WHAT IS NEEDED: Every single entry that follows must be copied exactly.

[Stored items]
--- START ---

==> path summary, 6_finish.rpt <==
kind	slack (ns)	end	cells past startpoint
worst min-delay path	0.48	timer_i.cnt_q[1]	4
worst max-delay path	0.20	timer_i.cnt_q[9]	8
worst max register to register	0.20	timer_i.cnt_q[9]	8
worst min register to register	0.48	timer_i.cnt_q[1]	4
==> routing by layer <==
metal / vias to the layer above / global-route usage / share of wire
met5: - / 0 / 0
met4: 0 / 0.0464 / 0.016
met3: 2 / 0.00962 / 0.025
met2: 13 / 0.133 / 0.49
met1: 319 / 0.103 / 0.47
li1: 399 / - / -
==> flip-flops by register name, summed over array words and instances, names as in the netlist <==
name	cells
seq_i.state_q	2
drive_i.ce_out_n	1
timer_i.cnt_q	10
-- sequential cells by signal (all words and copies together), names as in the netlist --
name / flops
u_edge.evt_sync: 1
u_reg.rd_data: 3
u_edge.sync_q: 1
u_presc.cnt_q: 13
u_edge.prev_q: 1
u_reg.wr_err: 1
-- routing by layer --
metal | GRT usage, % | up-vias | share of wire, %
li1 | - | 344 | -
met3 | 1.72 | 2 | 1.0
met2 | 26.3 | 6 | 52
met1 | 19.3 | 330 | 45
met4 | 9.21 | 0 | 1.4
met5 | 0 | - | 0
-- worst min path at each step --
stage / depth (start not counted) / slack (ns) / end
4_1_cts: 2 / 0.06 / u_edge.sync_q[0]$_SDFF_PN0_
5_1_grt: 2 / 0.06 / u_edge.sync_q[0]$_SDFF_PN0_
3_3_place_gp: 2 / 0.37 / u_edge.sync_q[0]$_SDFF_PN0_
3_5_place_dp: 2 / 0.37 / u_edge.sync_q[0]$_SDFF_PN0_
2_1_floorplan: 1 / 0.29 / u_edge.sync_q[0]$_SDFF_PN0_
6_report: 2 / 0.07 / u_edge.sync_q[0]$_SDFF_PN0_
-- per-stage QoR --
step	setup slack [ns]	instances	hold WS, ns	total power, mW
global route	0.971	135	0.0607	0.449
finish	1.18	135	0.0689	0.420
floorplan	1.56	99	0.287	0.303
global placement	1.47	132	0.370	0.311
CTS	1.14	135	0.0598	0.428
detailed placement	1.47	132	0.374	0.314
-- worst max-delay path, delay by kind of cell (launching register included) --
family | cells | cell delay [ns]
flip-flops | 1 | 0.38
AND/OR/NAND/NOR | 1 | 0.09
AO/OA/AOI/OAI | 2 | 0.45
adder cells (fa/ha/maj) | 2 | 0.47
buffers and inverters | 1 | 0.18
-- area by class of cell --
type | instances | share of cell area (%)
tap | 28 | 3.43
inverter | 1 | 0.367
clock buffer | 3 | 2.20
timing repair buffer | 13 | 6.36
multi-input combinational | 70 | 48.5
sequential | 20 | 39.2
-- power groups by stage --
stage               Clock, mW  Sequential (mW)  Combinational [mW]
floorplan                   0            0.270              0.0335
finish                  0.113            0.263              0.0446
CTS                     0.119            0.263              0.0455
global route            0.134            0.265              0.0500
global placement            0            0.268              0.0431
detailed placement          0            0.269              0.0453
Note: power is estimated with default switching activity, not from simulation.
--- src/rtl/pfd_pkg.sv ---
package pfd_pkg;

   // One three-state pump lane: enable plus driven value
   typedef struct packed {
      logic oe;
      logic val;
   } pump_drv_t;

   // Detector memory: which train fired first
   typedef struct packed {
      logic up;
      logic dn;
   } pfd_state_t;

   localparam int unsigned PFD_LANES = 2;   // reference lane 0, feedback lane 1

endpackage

--- END ---

EXPECTED OUTPUT:
==> path summary, 6_finish.rpt <==
kind	slack (ns)	end	cells past startpoint
worst min-delay path	0.48	timer_i.cnt_q[1]	4
worst max-delay path	0.20	timer_i.cnt_q[9]	8
worst max register to register	0.20	timer_i.cnt_q[9]	8
worst min register to register	0.48	timer_i.cnt_q[1]	4
==> routing by layer <==
metal / vias to the layer above / global-route usage / share of wire
met5: - / 0 / 0
met4: 0 / 0.0464 / 0.016
met3: 2 / 0.00962 / 0.025
met2: 13 / 0.133 / 0.49
met1: 319 / 0.103 / 0.47
li1: 399 / - / -
==> flip-flops by register name, summed over array words and instances, names as in the netlist <==
name	cells
seq_i.state_q	2
drive_i.ce_out_n	1
timer_i.cnt_q	10
-- sequential cells by signal (all words and copies together), names as in the netlist --
name / flops
u_edge.evt_sync: 1
u_reg.rd_data: 3
u_edge.sync_q: 1
u_presc.cnt_q: 13
u_edge.prev_q: 1
u_reg.wr_err: 1
-- routing by layer --
metal | GRT usage, % | up-vias | share of wire, %
li1 | - | 344 | -
met3 | 1.72 | 2 | 1.0
met2 | 26.3 | 6 | 52
met1 | 19.3 | 330 | 45
met4 | 9.21 | 0 | 1.4
met5 | 0 | - | 0
-- worst min path at each step --
stage / depth (start not counted) / slack (ns) / end
4_1_cts: 2 / 0.06 / u_edge.sync_q[0]$_SDFF_PN0_
5_1_grt: 2 / 0.06 / u_edge.sync_q[0]$_SDFF_PN0_
3_3_place_gp: 2 / 0.37 / u_edge.sync_q[0]$_SDFF_PN0_
3_5_place_dp: 2 / 0.37 / u_edge.sync_q[0]$_SDFF_PN0_
2_1_floorplan: 1 / 0.29 / u_edge.sync_q[0]$_SDFF_PN0_
6_report: 2 / 0.07 / u_edge.sync_q[0]$_SDFF_PN0_
-- per-stage QoR --
step	setup slack [ns]	instances	hold WS, ns	total power, mW
global route	0.971	135	0.0607	0.449
finish	1.18	135	0.0689	0.420
floorplan	1.56	99	0.287	0.303
global placement	1.47	132	0.370	0.311
CTS	1.14	135	0.0598	0.428
detailed placement	1.47	132	0.374	0.314
-- worst max-delay path, delay by kind of cell (launching register included) --
family | cells | cell delay [ns]
flip-flops | 1 | 0.38
AND/OR/NAND/NOR | 1 | 0.09
AO/OA/AOI/OAI | 2 | 0.45
adder cells (fa/ha/maj) | 2 | 0.47
buffers and inverters | 1 | 0.18
-- area by class of cell --
type | instances | share of cell area (%)
tap | 28 | 3.43
inverter | 1 | 0.367
clock buffer | 3 | 2.20
timing repair buffer | 13 | 6.36
multi-input combinational | 70 | 48.5
sequential | 20 | 39.2
-- power groups by stage --
stage               Clock, mW  Sequential (mW)  Combinational [mW]
floorplan                   0            0.270              0.0335
finish                  0.113            0.263              0.0446
CTS                     0.119            0.263              0.0455
global route            0.134            0.265              0.0500
global placement            0            0.268              0.0431
detailed placement          0            0.269              0.0453
Note: power is estimated with default switching activity, not from simulation.
--- src/rtl/pfd_pkg.sv ---
package pfd_pkg;

   // One three-state pump lane: enable plus driven value
   typedef struct packed {
      logic oe;
      logic val;
   } pump_drv_t;

   // Detector memory: which train fired first
   typedef struct packed {
      logic up;
      logic dn;
   } pfd_state_t;

   localparam int unsigned PFD_LANES = 2;   // reference lane 0, feedback lane 1

endpackage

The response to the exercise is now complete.